Task directions:
Find the line containing "finished clean |" in the records below. Copy exactly that line and each one after it, ending at the line containing "0.244 mW (+67%) |", and nothing more.

Data supplied below:

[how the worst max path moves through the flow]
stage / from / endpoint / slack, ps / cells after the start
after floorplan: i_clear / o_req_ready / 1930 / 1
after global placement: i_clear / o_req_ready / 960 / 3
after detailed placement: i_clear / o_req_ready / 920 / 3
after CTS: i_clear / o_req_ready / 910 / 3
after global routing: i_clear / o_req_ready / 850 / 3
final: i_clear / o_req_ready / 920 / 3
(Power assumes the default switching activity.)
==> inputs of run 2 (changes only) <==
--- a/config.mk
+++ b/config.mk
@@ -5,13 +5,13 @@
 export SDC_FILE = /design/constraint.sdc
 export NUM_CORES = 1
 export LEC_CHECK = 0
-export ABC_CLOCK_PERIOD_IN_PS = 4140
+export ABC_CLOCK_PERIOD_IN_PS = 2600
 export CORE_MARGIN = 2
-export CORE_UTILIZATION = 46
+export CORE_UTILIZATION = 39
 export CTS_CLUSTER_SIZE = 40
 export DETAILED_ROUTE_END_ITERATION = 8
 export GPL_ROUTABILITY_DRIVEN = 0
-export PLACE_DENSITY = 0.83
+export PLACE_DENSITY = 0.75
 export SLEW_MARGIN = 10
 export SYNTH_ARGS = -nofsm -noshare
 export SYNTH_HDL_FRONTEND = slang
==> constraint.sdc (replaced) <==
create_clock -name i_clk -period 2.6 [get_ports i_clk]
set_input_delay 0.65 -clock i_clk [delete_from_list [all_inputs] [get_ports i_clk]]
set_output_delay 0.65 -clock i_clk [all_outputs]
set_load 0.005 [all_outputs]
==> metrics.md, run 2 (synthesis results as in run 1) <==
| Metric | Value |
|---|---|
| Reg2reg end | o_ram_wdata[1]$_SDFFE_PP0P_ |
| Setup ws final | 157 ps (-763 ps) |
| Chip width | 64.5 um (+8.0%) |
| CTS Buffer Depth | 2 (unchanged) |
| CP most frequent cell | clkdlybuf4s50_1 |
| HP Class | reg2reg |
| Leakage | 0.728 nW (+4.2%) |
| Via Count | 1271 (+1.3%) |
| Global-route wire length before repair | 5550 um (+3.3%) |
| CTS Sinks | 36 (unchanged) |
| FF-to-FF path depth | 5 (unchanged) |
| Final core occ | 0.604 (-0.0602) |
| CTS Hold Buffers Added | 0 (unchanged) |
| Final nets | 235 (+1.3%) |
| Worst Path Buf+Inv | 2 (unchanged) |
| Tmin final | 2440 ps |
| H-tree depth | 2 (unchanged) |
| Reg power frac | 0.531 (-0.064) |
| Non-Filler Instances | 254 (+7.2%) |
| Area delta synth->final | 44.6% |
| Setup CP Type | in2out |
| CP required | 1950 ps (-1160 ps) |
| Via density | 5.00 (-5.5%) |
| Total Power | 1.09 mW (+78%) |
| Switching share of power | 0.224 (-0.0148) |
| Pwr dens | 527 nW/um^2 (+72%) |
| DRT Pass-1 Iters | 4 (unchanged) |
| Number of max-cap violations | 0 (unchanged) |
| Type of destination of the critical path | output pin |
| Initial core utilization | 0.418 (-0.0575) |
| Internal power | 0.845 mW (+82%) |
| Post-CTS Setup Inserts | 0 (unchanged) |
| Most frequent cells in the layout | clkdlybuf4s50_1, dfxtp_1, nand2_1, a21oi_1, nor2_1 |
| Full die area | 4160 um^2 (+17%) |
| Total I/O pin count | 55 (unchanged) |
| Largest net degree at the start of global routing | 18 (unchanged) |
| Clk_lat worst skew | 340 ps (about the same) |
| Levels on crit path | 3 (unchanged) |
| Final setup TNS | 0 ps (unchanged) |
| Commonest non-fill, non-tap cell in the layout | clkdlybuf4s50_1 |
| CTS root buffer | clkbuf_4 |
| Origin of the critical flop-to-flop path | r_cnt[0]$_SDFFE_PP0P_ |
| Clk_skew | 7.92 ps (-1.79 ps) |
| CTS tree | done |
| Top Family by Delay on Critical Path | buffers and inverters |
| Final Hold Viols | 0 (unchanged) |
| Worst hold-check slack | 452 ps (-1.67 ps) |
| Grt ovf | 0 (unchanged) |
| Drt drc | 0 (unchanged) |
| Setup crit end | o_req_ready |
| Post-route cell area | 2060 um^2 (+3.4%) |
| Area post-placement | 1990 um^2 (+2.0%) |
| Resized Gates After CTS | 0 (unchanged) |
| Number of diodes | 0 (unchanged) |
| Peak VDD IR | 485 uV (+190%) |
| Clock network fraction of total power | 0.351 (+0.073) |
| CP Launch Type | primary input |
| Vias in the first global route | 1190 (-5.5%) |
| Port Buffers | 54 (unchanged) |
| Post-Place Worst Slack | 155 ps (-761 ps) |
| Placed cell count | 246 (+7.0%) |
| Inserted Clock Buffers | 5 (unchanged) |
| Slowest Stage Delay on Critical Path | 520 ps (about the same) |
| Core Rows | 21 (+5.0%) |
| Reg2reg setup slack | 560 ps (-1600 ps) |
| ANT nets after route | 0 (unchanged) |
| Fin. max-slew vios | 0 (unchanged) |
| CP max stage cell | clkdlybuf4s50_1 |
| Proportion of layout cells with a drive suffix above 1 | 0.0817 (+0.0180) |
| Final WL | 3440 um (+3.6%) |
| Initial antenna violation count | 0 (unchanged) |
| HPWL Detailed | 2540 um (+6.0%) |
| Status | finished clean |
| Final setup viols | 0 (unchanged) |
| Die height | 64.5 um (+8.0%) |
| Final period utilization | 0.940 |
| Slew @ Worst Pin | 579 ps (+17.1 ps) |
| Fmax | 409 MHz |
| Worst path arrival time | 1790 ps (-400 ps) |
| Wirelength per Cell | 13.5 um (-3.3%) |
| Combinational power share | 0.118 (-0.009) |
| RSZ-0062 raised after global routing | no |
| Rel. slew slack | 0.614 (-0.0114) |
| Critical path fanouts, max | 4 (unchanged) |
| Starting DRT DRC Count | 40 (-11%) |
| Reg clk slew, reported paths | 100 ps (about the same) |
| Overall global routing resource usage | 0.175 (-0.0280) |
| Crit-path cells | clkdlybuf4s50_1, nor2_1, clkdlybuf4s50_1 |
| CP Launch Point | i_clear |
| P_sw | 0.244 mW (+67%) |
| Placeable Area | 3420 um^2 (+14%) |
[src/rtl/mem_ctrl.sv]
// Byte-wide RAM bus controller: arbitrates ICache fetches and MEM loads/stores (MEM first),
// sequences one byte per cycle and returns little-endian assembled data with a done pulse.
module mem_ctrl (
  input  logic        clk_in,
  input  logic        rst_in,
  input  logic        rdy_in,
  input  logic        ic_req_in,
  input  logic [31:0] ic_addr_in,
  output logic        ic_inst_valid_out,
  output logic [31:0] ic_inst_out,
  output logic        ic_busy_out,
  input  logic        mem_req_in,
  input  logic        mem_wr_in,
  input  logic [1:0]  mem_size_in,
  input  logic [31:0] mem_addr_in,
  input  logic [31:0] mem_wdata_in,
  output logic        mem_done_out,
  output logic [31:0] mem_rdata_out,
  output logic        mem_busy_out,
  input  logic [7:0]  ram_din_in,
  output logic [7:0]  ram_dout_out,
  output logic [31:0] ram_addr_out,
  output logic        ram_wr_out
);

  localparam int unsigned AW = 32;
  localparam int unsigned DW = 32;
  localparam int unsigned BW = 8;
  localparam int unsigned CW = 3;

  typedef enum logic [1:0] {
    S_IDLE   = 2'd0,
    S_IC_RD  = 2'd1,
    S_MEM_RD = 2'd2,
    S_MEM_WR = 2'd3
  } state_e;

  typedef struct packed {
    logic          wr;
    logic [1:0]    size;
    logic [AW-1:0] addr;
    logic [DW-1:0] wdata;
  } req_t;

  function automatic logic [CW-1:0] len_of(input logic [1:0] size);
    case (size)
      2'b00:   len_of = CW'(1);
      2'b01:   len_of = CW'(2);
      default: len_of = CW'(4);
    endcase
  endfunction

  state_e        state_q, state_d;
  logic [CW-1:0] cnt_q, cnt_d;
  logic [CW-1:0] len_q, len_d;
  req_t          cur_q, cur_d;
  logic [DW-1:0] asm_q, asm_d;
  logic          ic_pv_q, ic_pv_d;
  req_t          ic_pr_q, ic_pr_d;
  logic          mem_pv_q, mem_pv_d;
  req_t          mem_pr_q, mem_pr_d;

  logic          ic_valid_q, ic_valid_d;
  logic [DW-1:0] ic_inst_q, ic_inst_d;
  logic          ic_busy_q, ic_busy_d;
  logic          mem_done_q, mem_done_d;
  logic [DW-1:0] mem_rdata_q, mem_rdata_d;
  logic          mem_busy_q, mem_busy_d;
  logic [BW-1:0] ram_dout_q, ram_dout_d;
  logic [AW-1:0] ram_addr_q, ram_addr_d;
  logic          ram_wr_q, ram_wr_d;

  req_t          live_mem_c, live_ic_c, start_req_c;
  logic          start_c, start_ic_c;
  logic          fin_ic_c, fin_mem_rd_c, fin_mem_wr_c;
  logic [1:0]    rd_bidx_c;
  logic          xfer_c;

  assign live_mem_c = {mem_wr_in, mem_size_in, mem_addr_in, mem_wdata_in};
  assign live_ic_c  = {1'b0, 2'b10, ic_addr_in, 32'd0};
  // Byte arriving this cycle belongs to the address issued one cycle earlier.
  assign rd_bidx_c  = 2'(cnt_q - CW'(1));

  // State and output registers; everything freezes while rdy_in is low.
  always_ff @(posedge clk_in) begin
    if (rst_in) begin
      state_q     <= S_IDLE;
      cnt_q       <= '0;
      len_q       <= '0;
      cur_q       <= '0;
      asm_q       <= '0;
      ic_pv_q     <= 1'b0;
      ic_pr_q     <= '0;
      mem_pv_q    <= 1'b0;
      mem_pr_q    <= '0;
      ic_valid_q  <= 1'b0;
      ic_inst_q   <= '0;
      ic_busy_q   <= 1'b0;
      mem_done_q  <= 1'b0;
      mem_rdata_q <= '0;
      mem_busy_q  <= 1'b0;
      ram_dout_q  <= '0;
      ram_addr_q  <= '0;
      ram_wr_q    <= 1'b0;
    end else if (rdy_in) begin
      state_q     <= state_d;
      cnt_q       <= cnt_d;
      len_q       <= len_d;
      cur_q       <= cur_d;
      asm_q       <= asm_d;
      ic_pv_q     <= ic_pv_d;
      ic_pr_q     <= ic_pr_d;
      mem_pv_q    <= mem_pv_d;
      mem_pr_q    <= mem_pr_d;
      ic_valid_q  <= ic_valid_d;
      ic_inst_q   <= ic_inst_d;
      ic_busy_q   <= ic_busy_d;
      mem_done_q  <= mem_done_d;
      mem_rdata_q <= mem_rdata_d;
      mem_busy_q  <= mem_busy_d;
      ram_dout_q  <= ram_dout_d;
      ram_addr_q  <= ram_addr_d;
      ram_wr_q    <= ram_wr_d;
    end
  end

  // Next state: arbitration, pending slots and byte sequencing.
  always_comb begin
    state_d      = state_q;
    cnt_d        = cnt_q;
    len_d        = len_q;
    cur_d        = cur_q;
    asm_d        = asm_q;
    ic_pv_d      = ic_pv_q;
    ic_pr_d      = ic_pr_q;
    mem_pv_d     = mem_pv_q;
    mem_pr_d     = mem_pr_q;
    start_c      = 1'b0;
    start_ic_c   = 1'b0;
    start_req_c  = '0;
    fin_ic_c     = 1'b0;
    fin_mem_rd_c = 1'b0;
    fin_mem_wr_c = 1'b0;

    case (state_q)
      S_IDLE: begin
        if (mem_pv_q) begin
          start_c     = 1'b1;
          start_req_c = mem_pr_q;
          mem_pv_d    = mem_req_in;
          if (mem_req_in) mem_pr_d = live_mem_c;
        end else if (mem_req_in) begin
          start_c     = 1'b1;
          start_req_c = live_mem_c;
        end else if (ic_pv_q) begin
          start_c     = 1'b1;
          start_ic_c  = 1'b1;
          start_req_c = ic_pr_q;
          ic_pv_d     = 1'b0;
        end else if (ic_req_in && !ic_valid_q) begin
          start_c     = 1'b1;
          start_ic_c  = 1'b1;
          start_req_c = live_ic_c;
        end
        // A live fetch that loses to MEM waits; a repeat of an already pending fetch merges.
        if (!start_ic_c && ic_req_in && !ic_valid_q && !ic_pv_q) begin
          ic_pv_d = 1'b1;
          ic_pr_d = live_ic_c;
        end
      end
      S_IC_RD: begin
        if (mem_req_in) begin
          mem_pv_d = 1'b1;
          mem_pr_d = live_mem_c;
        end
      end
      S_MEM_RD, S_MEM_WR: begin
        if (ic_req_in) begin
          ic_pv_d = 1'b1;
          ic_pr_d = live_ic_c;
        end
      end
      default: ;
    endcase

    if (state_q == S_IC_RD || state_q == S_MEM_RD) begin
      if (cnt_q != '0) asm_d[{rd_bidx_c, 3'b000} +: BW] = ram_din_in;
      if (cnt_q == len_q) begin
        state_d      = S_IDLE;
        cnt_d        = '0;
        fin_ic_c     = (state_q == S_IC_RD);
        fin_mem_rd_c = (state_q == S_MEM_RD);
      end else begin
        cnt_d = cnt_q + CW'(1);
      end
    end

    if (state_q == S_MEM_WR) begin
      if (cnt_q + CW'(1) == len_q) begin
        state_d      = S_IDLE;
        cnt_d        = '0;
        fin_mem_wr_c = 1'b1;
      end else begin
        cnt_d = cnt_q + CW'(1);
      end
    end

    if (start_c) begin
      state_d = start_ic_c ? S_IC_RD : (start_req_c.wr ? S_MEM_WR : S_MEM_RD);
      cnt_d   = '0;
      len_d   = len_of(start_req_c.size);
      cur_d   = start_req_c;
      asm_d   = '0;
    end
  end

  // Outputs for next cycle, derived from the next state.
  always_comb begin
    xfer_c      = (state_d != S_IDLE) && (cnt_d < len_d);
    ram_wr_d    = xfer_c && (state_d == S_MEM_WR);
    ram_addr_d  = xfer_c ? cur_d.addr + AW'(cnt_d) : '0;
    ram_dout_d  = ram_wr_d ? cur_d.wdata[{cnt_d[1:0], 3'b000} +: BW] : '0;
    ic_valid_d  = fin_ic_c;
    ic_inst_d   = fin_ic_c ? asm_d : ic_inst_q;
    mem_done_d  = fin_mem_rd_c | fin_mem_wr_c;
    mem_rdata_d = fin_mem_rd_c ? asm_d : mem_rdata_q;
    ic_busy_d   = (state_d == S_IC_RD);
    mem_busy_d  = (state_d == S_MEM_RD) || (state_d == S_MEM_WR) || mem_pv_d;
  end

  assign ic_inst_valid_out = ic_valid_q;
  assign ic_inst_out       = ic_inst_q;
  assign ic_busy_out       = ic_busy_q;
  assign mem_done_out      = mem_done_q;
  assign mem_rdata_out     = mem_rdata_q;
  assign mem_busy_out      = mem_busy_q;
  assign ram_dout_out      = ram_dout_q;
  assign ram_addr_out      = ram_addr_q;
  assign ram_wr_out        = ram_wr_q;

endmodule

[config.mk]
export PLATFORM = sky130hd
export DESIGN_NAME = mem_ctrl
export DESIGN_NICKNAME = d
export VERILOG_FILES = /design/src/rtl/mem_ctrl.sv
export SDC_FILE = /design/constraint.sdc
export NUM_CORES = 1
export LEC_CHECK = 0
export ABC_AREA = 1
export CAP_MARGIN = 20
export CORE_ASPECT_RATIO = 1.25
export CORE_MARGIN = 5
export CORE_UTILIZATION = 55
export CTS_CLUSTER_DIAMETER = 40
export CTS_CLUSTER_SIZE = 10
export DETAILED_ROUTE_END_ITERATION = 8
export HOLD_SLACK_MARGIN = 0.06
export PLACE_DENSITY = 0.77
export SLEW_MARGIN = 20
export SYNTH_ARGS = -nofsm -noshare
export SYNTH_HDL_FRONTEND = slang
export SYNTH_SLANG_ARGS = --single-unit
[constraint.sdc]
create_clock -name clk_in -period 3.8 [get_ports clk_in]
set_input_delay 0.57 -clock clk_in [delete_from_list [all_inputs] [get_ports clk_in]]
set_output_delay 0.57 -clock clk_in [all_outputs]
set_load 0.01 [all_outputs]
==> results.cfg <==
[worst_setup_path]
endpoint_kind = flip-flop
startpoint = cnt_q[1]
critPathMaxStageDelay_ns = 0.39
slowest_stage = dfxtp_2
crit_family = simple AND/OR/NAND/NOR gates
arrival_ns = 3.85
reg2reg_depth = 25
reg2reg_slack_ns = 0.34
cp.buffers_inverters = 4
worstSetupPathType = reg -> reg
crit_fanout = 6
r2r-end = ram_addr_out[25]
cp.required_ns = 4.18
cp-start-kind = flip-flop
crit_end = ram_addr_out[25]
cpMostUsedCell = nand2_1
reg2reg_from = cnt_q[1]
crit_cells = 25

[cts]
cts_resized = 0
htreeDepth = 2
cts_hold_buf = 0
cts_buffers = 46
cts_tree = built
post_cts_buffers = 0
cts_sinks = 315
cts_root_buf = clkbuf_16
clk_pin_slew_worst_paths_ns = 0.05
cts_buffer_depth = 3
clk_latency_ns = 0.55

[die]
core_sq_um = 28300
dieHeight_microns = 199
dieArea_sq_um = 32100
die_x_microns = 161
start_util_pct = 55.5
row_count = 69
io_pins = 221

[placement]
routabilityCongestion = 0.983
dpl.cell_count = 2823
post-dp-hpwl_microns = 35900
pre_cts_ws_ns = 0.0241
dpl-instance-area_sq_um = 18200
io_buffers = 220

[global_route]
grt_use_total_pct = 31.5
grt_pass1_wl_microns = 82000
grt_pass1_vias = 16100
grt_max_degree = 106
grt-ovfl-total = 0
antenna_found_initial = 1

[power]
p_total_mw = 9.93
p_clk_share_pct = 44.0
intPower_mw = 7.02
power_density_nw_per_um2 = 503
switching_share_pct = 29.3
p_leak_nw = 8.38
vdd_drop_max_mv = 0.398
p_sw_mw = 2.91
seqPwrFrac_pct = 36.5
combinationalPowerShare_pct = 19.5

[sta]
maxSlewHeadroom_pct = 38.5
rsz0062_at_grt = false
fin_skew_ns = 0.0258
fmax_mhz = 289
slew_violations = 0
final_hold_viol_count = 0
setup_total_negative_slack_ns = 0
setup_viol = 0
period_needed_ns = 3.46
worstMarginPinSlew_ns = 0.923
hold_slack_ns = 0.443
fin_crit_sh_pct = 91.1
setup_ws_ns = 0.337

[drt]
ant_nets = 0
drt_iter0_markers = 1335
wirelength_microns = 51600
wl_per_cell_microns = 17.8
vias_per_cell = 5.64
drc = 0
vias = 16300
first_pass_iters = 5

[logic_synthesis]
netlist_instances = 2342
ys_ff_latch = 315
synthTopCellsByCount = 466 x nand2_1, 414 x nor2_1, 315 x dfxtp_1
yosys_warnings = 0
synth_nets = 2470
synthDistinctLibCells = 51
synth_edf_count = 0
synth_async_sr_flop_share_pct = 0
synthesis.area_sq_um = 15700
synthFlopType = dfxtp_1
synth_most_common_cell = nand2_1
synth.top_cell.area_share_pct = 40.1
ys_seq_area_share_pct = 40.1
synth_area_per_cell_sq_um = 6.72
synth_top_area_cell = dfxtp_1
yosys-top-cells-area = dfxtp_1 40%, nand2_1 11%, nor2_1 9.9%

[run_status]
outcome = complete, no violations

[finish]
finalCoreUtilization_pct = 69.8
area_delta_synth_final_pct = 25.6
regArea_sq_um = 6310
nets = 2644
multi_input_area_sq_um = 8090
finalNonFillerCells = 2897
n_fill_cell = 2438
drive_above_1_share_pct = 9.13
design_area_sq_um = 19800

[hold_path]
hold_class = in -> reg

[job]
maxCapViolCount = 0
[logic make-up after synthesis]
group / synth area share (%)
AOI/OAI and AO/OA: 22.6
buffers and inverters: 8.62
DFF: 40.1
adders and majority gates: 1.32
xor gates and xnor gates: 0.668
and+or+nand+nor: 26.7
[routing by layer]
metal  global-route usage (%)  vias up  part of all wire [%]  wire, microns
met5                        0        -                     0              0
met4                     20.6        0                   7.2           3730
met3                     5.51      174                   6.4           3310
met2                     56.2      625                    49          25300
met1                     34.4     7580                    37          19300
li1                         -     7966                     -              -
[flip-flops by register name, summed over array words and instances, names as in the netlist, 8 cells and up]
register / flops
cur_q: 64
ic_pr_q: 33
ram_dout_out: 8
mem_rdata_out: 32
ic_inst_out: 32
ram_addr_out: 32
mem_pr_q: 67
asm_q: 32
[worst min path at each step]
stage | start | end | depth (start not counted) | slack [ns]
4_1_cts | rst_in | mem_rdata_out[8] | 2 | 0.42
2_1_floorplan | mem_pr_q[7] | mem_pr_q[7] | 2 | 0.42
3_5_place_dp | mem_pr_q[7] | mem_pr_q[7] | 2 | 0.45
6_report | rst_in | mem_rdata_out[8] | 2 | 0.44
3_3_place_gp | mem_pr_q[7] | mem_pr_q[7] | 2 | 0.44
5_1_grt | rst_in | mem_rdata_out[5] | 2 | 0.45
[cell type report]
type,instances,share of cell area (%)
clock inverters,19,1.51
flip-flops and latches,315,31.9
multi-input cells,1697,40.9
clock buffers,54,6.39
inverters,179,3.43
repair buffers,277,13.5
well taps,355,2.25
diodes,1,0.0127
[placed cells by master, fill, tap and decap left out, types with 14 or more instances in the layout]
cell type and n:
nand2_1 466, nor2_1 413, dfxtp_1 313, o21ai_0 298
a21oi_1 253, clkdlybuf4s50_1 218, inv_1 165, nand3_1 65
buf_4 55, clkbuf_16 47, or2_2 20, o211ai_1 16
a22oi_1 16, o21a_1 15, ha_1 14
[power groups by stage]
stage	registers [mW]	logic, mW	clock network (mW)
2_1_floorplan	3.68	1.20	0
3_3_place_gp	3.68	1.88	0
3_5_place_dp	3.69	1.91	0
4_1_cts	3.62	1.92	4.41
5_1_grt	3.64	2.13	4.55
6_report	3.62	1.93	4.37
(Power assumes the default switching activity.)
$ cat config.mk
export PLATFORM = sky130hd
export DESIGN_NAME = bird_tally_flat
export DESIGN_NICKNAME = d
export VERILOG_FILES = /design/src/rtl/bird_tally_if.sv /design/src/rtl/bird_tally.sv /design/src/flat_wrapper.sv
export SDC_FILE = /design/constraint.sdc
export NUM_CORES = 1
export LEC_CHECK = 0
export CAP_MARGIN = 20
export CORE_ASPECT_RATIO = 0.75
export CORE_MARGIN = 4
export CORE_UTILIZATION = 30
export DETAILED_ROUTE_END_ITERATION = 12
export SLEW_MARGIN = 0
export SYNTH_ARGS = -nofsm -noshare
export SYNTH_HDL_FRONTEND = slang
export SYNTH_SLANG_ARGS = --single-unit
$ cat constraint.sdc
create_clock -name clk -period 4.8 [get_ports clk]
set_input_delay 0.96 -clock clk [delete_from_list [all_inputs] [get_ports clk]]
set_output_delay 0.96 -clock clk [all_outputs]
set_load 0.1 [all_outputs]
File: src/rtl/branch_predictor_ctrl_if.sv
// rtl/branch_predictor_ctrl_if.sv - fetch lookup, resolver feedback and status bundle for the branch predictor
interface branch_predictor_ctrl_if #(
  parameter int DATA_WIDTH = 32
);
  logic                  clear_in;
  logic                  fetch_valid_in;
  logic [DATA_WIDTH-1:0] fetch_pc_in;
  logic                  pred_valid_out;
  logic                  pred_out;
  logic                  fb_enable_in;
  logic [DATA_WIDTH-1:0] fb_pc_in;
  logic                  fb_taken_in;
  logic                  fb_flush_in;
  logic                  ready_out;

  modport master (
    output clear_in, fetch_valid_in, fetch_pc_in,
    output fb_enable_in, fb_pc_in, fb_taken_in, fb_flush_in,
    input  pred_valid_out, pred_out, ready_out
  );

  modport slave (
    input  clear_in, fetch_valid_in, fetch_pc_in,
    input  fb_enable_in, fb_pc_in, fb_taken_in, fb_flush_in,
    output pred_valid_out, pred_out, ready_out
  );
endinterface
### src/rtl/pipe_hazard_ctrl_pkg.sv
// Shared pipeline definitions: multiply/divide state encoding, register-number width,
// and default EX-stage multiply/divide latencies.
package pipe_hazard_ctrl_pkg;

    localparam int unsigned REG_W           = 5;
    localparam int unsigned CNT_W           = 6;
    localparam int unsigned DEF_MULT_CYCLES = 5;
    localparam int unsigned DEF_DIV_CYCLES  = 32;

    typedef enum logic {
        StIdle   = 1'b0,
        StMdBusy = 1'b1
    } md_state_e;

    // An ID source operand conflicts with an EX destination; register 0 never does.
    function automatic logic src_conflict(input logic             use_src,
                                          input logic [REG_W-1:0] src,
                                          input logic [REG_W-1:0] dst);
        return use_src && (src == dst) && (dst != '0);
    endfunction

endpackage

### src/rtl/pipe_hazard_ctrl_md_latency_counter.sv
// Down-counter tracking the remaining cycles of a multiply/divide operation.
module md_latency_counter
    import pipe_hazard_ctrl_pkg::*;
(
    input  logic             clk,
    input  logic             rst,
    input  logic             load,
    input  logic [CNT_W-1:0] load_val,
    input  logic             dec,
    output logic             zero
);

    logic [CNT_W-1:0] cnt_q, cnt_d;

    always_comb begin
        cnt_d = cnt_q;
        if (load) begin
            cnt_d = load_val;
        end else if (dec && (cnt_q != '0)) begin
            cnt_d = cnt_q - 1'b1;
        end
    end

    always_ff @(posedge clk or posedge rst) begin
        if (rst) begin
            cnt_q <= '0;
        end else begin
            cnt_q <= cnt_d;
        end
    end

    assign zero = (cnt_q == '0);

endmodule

End of Data supplied.

Output below:
| Status | finished clean |
| Final setup viols | 0 (unchanged) |
| Die height | 64.5 um (+8.0%) |
| Final period utilization | 0.940 |
| Slew @ Worst Pin | 579 ps (+17.1 ps) |
| Fmax | 409 MHz |
| Worst path arrival time | 1790 ps (-400 ps) |
| Wirelength per Cell | 13.5 um (-3.3%) |
| Combinational power share | 0.118 (-0.009) |
| RSZ-0062 raised after global routing | no |
| Rel. slew slack | 0.614 (-0.0114) |
| Critical path fanouts, max | 4 (unchanged) |
| Starting DRT DRC Count | 40 (-11%) |
| Reg clk slew, reported paths | 100 ps (about the same) |
| Overall global routing resource usage | 0.175 (-0.0280) |
| Crit-path cells | clkdlybuf4s50_1, nor2_1, clkdlybuf4s50_1 |
| CP Launch Point | i_clear |
| P_sw | 0.244 mW (+67%) |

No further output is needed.